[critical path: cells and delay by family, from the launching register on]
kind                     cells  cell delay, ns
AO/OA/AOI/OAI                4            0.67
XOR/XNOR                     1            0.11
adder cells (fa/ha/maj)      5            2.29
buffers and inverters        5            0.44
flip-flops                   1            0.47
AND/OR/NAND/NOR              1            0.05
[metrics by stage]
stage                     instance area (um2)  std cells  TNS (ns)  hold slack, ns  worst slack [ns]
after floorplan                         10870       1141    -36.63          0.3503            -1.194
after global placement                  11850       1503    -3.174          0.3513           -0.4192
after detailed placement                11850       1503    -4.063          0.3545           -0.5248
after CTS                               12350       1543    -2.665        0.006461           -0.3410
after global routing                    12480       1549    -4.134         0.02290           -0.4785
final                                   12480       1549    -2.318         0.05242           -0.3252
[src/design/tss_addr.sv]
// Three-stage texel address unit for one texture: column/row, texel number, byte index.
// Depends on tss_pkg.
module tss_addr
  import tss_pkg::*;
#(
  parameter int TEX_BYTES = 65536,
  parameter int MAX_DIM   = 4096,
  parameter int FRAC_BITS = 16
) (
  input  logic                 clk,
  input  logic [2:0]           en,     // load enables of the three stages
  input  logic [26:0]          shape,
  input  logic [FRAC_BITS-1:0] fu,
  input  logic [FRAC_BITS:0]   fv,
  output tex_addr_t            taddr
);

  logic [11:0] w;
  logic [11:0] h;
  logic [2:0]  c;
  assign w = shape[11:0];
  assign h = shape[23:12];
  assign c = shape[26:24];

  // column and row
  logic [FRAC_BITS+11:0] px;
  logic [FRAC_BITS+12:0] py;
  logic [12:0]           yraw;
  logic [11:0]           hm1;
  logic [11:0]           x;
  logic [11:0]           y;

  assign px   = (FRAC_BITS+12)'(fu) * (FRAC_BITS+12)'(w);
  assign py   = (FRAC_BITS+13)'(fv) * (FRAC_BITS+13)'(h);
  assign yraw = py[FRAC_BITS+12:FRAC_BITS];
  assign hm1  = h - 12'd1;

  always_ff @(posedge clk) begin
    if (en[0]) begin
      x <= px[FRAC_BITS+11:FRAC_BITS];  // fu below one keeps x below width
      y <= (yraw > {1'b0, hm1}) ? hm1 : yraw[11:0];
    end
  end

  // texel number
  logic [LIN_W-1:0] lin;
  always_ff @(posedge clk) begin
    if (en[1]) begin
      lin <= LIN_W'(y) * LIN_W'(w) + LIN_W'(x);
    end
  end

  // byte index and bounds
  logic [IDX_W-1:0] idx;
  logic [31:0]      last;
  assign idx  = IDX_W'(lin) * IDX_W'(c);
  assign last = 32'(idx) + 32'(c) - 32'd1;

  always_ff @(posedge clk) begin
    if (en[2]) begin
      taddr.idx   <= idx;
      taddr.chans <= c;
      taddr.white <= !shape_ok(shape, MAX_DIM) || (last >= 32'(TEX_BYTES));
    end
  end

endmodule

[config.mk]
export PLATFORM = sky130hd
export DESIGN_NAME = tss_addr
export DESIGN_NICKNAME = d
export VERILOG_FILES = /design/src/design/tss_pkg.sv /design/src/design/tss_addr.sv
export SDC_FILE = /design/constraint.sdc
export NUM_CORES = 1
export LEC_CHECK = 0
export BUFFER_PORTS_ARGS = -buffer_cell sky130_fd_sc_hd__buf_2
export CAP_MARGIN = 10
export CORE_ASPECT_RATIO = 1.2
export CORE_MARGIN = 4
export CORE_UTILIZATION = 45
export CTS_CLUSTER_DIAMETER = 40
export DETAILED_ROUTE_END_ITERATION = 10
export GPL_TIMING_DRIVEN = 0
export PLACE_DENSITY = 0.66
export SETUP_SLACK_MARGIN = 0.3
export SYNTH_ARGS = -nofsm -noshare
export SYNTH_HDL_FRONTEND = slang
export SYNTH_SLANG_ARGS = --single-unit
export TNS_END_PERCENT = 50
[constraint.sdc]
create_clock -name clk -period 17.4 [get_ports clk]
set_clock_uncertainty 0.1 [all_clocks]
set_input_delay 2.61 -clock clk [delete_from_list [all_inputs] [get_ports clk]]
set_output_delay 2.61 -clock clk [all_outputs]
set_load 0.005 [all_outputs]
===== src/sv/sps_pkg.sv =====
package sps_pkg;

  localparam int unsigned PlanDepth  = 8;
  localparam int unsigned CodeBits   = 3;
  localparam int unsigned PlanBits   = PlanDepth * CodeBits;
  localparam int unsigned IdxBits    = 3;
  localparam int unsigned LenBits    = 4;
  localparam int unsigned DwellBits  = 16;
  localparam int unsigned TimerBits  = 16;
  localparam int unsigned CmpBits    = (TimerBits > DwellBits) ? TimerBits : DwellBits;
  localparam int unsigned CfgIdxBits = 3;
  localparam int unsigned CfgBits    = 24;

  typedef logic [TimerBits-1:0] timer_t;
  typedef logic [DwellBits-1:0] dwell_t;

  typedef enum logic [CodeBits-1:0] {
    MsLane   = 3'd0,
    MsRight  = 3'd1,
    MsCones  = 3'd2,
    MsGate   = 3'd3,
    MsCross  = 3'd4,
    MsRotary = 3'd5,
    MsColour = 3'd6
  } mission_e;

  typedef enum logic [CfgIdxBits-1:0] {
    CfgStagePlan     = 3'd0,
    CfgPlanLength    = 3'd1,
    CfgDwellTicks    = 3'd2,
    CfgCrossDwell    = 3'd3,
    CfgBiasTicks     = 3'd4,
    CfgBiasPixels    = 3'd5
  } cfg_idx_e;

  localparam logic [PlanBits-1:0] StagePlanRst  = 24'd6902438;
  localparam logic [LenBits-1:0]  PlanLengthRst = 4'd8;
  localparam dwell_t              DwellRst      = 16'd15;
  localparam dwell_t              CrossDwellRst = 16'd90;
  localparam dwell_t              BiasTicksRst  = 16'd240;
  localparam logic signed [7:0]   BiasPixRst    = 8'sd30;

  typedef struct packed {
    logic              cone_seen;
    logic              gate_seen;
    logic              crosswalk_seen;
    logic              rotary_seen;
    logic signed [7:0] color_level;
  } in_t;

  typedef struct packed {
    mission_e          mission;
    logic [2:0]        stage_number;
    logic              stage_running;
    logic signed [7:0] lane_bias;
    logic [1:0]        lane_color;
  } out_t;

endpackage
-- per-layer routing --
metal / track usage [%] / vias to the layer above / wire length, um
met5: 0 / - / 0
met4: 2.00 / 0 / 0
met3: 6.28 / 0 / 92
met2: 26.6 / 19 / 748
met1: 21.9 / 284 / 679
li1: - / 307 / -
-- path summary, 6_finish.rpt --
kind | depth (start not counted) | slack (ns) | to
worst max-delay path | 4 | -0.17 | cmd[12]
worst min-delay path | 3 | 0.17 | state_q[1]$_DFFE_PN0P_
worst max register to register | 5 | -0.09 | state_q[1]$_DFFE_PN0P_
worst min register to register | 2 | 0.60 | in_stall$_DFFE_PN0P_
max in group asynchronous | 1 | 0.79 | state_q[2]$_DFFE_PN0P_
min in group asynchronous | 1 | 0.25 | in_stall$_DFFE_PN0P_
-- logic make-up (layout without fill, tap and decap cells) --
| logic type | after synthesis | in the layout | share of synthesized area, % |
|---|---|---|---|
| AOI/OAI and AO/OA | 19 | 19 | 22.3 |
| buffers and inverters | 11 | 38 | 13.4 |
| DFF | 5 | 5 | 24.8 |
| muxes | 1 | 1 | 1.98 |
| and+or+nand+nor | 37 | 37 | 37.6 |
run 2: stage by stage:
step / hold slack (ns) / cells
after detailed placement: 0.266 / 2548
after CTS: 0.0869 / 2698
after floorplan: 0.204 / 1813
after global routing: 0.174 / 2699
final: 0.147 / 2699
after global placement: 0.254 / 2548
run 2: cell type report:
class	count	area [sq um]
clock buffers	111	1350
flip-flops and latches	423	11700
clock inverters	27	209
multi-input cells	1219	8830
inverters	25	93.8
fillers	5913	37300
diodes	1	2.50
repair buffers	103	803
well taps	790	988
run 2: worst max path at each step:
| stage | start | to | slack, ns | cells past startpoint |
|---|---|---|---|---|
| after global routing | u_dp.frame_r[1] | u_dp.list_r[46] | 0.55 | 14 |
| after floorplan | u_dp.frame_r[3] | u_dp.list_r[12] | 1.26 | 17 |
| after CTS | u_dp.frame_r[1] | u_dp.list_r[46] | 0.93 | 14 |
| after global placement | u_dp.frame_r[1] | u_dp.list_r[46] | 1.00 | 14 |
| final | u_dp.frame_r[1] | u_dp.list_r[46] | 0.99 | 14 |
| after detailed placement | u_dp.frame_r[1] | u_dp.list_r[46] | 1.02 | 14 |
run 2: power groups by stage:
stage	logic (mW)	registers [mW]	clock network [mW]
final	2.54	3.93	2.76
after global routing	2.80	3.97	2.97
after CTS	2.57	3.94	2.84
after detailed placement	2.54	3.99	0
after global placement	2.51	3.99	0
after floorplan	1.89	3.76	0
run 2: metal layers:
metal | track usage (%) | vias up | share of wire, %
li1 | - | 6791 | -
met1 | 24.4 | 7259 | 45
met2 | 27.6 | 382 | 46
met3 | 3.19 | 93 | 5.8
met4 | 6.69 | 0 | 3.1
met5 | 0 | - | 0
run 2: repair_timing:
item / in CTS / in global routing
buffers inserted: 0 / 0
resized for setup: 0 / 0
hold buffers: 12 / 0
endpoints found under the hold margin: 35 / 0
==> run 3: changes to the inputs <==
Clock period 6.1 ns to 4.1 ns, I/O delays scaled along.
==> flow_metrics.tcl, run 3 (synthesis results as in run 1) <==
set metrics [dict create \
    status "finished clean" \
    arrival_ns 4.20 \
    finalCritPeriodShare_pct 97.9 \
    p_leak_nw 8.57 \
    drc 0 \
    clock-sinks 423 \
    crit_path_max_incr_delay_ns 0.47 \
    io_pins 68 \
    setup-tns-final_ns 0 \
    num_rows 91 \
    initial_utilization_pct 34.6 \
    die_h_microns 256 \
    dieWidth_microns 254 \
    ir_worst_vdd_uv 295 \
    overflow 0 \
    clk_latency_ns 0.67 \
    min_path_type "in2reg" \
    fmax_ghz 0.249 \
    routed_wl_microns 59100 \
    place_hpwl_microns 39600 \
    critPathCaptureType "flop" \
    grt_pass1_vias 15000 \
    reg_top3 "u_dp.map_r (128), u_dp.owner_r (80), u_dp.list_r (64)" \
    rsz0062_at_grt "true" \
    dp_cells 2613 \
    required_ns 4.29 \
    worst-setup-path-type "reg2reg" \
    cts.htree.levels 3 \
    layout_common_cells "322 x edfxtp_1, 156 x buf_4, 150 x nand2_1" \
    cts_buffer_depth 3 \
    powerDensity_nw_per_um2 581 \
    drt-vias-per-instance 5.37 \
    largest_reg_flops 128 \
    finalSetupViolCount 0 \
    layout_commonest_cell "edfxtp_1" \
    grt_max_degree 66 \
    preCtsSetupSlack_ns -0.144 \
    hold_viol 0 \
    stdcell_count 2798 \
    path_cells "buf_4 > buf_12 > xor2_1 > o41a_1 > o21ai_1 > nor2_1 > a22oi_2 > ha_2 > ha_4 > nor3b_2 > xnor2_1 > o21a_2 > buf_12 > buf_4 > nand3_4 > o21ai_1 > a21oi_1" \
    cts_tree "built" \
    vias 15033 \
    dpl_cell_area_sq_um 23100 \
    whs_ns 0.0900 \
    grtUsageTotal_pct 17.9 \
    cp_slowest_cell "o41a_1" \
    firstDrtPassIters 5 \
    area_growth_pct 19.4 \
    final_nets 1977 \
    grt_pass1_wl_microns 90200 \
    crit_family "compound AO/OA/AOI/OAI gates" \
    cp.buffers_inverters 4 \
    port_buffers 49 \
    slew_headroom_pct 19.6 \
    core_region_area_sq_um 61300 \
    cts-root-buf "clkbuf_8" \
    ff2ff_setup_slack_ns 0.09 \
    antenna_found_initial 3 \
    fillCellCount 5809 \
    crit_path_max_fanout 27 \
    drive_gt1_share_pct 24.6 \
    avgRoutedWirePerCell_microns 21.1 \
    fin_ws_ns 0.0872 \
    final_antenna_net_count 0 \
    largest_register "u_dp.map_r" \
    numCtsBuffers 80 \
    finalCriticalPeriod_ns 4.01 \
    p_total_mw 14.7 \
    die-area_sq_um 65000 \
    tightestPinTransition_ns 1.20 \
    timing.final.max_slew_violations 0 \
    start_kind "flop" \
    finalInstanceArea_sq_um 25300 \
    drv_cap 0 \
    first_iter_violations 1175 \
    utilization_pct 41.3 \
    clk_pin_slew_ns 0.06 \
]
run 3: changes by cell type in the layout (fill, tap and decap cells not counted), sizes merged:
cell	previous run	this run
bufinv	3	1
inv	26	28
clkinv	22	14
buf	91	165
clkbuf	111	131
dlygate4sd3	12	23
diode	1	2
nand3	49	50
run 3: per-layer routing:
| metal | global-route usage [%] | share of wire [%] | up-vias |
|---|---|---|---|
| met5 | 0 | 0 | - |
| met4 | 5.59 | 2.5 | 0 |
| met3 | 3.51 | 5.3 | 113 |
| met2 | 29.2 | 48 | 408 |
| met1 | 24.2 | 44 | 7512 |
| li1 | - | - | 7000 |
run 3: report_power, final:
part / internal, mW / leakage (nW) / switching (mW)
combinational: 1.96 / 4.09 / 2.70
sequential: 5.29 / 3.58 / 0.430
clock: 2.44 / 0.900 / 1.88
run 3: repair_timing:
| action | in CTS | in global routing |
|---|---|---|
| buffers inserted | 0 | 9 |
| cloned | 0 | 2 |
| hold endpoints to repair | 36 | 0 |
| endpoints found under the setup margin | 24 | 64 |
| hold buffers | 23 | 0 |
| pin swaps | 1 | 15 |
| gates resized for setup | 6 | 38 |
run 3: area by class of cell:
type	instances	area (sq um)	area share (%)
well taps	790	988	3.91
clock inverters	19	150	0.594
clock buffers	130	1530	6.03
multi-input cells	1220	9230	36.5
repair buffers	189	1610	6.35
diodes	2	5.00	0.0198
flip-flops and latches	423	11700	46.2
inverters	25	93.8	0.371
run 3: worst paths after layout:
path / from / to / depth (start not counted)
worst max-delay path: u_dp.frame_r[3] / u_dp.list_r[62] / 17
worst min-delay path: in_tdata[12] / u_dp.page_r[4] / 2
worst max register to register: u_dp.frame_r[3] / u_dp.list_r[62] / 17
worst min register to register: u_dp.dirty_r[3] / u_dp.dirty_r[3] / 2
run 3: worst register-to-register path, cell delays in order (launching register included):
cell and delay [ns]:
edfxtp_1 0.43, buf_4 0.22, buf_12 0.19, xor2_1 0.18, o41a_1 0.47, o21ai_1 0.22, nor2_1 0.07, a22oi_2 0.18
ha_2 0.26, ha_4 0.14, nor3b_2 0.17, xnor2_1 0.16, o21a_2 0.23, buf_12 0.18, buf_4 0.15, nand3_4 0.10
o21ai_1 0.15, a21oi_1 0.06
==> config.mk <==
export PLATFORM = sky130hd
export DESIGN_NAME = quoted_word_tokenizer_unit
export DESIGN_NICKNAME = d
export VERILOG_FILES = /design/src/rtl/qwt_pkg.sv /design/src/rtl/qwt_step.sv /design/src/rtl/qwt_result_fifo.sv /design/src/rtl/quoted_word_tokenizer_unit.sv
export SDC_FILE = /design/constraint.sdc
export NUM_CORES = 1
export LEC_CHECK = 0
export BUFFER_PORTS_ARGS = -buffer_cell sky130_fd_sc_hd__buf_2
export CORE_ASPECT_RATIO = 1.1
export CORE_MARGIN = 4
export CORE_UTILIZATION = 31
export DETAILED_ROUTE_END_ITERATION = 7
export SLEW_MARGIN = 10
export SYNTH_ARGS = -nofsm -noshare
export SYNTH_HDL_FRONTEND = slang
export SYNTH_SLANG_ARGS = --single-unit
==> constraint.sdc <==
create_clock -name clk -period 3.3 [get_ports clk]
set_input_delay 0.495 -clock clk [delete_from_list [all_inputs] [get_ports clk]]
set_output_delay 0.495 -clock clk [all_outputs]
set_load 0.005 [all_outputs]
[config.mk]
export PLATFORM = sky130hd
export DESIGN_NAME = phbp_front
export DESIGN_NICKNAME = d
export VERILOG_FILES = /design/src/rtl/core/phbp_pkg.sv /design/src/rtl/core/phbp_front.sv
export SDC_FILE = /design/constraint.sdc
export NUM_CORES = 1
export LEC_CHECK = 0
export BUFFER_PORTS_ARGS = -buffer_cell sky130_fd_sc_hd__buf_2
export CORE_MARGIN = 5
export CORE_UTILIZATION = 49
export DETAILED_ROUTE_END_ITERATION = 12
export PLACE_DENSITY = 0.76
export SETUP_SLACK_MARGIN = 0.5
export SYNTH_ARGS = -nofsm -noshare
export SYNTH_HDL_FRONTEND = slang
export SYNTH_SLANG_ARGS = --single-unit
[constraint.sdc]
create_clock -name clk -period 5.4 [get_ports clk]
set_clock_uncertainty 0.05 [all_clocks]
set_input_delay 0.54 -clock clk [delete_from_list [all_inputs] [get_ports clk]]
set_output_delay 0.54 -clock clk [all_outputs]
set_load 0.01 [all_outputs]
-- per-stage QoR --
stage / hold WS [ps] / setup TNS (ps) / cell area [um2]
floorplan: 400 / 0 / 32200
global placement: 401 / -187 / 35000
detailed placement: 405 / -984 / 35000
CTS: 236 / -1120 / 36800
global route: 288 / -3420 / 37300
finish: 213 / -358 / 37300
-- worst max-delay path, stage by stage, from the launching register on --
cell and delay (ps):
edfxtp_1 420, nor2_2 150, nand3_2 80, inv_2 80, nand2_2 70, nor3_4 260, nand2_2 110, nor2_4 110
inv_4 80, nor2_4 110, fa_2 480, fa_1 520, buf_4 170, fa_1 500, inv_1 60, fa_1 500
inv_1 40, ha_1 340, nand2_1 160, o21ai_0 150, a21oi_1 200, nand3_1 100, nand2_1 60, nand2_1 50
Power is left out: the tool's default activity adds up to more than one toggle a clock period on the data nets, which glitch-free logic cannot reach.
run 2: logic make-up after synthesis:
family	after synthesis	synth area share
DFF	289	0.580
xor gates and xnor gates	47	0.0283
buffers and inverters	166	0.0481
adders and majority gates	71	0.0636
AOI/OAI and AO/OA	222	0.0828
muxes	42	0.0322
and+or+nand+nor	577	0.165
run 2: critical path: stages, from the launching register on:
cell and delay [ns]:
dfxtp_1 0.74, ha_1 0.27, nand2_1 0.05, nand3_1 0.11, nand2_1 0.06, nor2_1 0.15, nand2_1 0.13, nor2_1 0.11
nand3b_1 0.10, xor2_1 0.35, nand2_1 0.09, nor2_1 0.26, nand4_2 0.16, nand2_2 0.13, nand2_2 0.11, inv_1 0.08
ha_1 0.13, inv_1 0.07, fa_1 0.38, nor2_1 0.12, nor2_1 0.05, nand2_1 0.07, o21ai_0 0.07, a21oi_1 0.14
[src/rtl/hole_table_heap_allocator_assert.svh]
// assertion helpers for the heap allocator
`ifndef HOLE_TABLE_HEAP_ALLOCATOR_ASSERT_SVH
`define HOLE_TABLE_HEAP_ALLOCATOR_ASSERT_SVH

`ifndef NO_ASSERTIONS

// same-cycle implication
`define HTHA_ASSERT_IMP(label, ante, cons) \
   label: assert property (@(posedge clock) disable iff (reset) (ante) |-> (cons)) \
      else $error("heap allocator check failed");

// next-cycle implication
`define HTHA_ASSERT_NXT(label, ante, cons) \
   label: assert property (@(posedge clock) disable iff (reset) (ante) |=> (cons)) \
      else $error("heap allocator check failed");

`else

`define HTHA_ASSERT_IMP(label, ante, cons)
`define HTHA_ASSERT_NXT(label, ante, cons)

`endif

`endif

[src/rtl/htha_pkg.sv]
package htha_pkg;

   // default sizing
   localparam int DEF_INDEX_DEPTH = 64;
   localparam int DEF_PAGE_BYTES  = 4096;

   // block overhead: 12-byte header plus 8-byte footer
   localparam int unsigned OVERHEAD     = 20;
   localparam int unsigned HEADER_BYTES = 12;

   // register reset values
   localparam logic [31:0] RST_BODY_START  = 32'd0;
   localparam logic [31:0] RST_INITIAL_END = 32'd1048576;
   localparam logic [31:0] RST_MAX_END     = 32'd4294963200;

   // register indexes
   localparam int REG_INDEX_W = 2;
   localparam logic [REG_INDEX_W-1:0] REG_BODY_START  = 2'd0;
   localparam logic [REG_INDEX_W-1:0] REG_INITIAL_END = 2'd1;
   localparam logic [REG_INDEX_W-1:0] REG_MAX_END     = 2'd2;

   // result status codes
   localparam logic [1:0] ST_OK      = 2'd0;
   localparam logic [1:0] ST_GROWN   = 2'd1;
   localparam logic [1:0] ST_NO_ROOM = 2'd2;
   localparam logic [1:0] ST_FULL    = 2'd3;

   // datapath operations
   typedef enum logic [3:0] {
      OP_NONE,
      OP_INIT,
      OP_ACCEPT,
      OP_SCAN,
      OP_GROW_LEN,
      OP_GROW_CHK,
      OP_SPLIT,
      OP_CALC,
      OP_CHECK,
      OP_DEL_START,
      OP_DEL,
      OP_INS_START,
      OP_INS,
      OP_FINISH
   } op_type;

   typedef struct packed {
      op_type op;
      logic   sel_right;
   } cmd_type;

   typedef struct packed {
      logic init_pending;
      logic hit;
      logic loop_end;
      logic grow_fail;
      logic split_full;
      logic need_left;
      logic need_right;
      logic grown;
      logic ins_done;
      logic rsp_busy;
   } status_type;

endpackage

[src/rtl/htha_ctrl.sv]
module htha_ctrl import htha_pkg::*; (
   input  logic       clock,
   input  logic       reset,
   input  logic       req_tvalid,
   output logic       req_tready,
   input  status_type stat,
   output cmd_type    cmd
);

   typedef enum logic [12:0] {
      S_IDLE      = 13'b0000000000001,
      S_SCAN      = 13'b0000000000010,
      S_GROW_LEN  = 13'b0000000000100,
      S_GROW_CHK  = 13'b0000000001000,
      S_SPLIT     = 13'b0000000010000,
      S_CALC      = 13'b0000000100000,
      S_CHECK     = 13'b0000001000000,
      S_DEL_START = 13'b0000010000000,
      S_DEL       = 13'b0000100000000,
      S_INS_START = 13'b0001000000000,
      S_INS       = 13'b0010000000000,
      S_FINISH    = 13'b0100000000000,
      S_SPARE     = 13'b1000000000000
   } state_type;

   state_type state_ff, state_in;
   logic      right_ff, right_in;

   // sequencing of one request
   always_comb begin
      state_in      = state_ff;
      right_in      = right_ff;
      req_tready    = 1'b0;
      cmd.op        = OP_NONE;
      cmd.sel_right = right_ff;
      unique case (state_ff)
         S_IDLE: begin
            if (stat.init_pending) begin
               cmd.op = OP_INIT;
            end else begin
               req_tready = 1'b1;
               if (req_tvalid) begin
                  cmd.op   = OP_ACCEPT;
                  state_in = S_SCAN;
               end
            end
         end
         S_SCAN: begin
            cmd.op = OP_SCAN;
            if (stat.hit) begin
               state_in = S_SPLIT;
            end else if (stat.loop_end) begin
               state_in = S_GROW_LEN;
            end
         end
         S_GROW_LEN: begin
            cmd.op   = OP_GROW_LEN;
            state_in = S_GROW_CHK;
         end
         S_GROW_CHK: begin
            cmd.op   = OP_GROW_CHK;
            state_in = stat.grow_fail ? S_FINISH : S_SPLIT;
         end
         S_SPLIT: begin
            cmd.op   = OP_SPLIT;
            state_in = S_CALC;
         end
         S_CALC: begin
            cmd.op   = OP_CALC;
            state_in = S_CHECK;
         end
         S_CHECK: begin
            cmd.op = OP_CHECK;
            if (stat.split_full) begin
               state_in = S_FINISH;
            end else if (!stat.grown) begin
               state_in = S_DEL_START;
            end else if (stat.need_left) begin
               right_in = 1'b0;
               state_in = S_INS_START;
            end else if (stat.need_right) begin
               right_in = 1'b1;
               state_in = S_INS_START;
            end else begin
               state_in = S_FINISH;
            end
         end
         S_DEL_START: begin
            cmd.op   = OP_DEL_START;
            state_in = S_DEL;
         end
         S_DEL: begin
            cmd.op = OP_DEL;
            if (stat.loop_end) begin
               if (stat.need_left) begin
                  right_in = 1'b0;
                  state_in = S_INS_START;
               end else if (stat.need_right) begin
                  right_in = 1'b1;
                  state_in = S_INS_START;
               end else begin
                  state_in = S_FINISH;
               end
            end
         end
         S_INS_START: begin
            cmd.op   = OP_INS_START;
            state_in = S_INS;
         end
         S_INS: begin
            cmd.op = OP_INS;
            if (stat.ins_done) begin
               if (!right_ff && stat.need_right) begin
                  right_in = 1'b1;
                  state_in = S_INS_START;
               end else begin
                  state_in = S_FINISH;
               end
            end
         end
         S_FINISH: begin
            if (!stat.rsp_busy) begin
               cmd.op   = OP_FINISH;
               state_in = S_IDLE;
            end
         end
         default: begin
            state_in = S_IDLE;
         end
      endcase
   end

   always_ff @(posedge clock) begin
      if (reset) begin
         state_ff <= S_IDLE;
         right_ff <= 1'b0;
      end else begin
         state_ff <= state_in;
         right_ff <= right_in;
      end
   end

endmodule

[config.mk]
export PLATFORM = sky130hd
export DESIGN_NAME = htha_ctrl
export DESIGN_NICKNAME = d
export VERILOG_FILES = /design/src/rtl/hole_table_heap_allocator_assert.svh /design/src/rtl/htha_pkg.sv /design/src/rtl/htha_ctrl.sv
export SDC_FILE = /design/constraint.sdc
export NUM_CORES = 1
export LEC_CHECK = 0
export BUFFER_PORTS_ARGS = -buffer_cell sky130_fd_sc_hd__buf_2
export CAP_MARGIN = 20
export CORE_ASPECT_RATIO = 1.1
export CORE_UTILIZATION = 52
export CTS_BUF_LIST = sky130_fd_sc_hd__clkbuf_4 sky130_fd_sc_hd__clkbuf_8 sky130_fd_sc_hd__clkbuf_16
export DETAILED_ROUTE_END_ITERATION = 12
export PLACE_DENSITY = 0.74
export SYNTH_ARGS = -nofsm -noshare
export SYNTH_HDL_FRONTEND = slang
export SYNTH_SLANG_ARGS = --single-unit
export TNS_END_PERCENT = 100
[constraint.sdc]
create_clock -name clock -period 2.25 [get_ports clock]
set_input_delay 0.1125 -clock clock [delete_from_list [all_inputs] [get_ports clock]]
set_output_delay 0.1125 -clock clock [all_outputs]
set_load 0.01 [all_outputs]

■ EXERCISE DETAILS ■
Given the records above, reproduce precisely and only the lines between the line holding "cp.buffers_inverters 4 \" and the line holding "crit_path_max_fanout 27 \", inclusive.

■ EXPECTED OUTPUT ■
    cp.buffers_inverters 4 \
    port_buffers 49 \
    slew_headroom_pct 19.6 \
    core_region_area_sq_um 61300 \
    cts-root-buf "clkbuf_8" \
    ff2ff_setup_slack_ns 0.09 \
    antenna_found_initial 3 \
    fillCellCount 5809 \
    crit_path_max_fanout 27 \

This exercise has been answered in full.